**Task:** Sift the material for lines containing "slave", and return them.
Records for this exercise START
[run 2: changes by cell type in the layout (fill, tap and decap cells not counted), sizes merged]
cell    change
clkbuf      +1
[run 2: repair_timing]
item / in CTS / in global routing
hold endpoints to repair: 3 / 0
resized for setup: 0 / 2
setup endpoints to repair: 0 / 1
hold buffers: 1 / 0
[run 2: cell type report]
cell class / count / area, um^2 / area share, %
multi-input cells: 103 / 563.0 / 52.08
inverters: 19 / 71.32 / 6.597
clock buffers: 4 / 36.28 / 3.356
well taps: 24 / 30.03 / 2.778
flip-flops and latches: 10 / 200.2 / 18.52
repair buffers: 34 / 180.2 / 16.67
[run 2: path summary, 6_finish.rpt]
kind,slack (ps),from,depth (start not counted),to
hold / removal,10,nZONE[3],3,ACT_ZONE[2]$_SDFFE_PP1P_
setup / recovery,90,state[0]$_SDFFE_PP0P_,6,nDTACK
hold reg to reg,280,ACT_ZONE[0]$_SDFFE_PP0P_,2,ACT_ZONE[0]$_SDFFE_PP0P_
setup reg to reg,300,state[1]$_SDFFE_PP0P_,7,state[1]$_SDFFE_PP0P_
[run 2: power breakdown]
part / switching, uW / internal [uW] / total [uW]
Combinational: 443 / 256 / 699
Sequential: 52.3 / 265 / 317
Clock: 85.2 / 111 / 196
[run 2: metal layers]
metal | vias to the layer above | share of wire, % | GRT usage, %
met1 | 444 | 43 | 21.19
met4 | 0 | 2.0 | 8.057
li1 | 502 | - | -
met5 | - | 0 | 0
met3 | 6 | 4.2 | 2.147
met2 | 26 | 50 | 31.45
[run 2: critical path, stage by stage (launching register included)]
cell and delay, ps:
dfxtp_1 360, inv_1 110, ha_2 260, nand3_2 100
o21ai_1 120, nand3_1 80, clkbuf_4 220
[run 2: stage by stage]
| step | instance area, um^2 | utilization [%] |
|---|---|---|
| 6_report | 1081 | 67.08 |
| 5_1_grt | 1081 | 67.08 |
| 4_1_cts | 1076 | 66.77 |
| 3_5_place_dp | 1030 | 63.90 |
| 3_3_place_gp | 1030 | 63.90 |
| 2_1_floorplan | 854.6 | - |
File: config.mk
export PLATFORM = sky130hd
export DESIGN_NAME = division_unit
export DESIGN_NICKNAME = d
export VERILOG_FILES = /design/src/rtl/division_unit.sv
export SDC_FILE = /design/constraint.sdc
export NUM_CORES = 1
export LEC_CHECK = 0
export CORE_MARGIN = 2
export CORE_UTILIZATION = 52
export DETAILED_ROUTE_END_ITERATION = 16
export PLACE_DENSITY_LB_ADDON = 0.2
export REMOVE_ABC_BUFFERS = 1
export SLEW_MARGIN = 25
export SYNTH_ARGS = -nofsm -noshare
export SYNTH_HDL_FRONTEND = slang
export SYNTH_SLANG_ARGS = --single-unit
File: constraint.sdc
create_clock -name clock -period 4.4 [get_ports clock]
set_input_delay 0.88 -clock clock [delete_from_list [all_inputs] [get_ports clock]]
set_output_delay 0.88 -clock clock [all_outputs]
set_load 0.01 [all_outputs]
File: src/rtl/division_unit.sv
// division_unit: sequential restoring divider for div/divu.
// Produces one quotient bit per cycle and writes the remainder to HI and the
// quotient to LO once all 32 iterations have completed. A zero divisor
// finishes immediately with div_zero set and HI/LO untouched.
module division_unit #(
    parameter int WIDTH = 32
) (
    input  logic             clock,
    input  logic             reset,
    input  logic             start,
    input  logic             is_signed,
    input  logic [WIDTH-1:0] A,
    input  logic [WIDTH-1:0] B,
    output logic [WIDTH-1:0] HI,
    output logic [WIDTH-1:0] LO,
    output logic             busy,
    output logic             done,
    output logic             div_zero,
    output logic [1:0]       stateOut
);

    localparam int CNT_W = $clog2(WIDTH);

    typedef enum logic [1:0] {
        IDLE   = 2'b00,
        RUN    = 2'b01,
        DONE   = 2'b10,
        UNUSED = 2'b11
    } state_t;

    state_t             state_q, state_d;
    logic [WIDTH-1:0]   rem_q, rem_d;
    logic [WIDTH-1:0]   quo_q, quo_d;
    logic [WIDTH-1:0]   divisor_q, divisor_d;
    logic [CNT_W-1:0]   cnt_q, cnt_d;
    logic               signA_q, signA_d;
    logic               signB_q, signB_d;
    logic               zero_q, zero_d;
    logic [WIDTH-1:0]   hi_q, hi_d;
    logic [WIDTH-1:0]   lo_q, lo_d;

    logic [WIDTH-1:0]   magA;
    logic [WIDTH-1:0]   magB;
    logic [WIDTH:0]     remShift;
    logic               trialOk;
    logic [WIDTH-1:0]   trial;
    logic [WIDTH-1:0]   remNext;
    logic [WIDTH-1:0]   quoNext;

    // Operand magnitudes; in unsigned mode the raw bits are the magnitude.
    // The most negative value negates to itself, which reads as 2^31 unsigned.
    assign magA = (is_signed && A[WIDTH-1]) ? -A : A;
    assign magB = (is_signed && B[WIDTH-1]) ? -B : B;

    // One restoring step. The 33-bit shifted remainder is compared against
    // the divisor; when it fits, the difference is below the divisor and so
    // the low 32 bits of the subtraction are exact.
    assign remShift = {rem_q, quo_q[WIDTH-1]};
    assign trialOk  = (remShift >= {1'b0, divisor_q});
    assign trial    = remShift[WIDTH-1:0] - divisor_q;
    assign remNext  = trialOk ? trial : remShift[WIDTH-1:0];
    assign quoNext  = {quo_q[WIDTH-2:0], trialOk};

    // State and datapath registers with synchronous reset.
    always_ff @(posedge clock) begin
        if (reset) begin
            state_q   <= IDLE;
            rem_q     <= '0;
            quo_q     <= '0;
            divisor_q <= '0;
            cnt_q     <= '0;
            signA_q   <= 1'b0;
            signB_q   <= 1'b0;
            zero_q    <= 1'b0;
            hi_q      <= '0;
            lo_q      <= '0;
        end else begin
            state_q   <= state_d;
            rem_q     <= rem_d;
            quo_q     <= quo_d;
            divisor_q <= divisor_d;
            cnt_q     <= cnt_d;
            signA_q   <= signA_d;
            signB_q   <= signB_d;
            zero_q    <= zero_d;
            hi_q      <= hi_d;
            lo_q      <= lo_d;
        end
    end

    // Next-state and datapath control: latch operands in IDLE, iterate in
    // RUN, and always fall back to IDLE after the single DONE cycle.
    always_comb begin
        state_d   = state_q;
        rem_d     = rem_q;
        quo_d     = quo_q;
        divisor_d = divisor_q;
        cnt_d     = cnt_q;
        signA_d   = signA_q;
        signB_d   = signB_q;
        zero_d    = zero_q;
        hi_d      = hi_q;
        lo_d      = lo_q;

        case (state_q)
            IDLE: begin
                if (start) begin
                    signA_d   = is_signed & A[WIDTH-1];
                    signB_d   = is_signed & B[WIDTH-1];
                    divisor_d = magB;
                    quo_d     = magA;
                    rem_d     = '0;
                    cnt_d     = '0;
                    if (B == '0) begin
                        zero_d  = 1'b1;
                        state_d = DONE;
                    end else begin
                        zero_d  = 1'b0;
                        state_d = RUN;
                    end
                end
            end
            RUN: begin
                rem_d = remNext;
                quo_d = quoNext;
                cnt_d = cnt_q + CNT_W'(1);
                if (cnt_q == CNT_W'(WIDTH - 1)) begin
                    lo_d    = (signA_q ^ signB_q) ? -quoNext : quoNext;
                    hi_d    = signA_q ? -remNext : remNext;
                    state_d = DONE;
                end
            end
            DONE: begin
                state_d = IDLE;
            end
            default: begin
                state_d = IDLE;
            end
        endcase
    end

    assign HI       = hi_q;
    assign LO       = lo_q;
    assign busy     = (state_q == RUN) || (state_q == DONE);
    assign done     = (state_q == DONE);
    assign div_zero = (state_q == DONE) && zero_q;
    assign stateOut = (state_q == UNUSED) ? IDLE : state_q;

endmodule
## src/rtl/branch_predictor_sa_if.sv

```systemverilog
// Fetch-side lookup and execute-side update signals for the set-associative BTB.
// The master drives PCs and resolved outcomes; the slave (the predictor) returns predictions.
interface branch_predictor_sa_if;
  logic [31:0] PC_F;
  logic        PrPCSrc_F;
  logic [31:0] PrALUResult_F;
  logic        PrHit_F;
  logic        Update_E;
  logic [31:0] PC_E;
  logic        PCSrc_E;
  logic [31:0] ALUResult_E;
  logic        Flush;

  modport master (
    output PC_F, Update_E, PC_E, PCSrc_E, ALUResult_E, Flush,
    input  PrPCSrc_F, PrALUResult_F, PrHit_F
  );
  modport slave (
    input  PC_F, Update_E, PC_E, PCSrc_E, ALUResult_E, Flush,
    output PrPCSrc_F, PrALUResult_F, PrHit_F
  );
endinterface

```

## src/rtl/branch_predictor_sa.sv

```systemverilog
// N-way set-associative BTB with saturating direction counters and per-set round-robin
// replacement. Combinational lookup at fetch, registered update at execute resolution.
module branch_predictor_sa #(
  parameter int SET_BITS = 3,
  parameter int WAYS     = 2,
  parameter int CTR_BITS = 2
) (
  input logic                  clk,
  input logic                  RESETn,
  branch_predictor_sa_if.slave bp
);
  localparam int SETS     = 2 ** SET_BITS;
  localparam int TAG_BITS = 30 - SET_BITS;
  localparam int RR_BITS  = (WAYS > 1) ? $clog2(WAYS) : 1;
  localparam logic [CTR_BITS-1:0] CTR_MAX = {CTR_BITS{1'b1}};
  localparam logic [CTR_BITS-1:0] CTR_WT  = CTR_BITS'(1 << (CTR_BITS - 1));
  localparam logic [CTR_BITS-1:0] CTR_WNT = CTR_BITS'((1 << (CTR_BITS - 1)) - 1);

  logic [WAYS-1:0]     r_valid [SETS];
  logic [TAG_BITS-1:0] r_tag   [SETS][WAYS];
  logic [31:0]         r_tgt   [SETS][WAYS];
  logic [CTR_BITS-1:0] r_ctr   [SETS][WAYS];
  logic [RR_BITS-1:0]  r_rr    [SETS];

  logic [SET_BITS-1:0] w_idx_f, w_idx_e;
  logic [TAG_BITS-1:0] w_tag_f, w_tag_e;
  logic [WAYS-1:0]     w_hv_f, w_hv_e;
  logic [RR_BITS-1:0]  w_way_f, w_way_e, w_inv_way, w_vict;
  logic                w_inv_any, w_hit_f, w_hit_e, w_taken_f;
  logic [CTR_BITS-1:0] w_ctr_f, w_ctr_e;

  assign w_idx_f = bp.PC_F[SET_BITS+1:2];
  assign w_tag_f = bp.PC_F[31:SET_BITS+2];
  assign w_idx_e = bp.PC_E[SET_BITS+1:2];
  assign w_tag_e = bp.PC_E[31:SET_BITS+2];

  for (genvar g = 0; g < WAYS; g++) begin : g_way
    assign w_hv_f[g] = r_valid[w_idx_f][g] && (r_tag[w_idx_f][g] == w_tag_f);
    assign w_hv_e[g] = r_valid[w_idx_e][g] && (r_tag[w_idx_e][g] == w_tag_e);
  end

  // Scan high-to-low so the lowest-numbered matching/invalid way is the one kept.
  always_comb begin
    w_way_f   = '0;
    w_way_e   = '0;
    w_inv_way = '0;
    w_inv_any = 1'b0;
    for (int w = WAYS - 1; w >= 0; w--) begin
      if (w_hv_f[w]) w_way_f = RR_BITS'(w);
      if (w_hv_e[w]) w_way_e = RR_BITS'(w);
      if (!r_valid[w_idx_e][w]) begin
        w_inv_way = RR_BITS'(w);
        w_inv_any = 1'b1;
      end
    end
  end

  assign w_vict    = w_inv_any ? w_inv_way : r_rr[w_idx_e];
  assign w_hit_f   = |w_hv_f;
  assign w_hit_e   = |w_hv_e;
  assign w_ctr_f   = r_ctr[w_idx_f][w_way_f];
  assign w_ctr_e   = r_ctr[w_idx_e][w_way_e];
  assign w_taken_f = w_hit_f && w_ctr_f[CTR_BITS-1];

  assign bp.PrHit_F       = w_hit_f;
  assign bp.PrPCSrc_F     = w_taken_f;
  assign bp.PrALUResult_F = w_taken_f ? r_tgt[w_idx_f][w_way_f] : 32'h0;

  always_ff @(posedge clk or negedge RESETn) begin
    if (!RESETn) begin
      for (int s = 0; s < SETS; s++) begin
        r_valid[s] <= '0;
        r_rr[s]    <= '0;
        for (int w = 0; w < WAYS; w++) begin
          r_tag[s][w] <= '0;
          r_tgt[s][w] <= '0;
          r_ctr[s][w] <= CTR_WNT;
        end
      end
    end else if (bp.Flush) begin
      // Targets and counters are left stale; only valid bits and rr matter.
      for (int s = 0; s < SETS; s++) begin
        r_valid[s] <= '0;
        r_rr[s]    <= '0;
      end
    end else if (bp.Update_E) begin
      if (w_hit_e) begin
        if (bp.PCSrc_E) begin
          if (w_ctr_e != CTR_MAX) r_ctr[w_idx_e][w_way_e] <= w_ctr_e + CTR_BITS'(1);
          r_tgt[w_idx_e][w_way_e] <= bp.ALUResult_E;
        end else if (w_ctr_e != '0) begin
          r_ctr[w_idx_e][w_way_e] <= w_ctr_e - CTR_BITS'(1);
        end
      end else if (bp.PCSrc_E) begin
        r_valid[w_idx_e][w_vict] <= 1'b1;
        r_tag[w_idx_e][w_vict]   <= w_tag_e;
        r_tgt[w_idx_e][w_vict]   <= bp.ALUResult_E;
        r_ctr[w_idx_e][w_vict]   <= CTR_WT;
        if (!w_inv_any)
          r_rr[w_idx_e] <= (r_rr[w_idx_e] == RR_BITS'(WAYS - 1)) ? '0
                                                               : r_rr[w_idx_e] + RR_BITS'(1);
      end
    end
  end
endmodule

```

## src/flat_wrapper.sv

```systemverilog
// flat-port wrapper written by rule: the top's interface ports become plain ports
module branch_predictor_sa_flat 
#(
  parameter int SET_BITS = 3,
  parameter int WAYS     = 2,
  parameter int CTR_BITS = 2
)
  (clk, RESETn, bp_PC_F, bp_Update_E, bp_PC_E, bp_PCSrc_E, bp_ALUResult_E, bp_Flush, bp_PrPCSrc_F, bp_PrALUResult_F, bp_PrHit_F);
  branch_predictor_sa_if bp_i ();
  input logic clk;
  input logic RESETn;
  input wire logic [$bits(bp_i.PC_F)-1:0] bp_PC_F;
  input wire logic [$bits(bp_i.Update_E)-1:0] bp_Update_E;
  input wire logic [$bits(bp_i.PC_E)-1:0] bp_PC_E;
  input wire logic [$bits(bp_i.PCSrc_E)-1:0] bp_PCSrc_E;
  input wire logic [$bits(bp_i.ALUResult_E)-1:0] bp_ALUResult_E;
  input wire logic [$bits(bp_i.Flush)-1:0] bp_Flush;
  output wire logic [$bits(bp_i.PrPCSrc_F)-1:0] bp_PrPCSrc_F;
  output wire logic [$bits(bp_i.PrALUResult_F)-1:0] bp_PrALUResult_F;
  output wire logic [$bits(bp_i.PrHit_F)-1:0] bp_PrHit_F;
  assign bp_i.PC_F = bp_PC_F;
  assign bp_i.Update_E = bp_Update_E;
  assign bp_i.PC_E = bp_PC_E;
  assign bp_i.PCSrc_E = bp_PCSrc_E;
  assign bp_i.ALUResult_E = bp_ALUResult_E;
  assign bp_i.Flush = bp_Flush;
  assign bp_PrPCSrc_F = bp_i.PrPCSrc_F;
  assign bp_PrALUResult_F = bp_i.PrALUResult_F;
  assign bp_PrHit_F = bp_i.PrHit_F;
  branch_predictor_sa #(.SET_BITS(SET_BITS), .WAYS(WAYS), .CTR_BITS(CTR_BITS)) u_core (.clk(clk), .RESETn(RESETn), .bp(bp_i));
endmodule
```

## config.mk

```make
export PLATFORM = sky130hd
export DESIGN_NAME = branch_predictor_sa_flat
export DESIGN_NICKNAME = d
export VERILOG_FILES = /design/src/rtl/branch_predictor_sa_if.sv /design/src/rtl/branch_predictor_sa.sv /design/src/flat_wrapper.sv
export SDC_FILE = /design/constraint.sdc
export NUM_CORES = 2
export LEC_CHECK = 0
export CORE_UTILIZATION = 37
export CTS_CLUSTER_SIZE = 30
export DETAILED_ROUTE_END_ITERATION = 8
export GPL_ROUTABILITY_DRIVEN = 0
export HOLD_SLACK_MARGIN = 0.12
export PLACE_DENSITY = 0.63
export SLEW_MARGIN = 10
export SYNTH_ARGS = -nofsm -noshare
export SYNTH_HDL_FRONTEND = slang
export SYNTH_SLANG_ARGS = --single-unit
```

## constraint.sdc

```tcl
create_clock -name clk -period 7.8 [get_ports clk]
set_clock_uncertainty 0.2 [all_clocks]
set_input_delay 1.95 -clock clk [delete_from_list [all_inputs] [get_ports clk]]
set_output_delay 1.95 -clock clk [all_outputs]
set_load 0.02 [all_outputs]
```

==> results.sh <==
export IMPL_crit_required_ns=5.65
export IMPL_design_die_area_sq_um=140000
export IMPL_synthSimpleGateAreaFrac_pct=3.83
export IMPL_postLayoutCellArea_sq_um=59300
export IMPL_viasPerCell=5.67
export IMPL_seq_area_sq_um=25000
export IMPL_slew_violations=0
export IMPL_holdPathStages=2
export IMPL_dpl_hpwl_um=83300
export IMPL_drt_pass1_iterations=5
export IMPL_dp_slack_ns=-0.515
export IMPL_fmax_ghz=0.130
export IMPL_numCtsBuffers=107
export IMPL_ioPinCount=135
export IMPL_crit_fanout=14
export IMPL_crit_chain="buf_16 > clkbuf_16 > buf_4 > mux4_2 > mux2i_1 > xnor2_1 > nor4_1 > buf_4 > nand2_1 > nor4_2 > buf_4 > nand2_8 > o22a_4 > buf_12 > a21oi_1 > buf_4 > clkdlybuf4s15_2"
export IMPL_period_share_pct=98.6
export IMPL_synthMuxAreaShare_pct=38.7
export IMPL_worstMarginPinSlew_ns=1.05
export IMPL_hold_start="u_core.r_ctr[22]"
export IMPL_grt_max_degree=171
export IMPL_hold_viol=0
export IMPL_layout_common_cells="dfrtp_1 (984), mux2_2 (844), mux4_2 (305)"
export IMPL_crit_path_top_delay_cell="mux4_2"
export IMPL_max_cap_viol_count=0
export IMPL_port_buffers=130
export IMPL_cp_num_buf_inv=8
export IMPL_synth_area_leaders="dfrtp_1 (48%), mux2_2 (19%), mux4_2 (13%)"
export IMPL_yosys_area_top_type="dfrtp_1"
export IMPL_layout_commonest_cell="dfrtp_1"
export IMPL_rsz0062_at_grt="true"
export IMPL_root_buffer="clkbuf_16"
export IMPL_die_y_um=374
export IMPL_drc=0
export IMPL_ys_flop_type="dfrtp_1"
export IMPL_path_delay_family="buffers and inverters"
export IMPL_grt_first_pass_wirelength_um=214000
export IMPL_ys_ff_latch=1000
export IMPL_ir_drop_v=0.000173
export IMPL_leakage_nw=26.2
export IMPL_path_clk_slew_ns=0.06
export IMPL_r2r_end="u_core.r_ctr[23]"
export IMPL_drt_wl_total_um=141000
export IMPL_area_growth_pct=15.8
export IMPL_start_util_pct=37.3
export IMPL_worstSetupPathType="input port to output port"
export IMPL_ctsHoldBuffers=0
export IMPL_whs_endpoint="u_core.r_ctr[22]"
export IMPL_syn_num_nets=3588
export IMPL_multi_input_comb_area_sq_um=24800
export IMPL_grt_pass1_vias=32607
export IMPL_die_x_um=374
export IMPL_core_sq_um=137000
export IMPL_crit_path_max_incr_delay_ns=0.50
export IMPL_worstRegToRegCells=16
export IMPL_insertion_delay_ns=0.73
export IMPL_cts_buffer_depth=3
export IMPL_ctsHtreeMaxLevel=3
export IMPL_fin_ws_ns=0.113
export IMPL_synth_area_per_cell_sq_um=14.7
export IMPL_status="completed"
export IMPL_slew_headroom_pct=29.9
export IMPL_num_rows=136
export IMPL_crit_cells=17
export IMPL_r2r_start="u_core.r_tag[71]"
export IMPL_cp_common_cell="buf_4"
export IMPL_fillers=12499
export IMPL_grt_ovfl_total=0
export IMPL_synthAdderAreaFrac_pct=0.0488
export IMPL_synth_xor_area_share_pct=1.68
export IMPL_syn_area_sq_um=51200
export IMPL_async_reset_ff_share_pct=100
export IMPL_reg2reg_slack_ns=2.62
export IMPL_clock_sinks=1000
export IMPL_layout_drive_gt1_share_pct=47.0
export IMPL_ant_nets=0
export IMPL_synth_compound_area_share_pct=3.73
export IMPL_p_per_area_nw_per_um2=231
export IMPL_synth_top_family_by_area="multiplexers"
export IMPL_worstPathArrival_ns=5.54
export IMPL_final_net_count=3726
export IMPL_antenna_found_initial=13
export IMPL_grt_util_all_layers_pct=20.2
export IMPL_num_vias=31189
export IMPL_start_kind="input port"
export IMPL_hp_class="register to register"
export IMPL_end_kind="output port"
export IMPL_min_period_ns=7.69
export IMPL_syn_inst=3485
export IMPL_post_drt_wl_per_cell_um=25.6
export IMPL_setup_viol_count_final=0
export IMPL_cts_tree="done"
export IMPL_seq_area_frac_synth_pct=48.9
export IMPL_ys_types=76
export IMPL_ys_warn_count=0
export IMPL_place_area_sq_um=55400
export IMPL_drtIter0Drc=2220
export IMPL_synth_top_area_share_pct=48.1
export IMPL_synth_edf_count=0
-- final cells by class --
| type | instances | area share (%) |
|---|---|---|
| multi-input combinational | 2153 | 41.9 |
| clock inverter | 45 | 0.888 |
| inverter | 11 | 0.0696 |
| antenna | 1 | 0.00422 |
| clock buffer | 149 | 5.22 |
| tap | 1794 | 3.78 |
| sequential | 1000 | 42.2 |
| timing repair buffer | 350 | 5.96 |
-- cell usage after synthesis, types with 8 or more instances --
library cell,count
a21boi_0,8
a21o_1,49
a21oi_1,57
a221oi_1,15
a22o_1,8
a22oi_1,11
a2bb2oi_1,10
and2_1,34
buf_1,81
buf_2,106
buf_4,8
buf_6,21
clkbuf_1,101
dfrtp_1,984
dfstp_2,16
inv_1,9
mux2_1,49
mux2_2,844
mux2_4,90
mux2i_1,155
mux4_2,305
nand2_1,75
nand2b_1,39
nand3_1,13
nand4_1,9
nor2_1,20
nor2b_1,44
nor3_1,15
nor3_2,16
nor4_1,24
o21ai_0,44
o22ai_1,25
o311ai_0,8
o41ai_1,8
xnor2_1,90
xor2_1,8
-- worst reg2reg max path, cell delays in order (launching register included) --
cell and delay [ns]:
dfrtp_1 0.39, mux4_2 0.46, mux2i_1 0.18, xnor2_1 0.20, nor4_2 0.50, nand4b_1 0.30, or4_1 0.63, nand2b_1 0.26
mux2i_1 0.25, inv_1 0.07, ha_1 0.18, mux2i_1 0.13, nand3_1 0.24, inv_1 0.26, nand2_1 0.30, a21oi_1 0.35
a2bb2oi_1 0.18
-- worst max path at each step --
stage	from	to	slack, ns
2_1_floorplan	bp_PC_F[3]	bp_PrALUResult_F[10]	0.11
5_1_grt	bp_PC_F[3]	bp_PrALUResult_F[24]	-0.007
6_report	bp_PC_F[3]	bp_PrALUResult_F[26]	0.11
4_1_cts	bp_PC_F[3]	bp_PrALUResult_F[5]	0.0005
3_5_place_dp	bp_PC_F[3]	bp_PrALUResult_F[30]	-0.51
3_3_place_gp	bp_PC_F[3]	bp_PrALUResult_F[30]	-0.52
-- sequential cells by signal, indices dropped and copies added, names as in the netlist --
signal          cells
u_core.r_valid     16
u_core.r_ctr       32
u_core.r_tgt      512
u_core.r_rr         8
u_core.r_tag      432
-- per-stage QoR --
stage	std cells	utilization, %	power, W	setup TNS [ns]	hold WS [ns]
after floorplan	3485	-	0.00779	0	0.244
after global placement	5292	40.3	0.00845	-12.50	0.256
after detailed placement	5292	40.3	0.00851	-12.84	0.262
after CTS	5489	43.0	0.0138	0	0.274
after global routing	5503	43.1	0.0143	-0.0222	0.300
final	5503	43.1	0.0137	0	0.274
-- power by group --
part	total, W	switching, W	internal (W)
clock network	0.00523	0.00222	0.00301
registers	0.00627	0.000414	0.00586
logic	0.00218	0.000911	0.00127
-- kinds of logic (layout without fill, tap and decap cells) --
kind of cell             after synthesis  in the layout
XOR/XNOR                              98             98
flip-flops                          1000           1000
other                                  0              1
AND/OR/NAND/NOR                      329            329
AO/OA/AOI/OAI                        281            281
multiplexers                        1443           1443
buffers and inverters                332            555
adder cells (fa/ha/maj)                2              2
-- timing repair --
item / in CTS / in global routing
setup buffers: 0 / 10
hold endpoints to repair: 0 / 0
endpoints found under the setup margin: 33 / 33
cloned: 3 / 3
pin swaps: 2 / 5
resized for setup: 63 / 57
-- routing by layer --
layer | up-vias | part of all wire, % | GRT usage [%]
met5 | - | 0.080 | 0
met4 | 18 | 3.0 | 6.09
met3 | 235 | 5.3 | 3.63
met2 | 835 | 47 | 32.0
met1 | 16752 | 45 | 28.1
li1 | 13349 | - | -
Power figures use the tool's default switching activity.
Records for this exercise END
**Task response:**
// The master drives PCs and resolved outcomes; the slave (the predictor) returns predictions.
  modport slave (
  branch_predictor_sa_if.slave bp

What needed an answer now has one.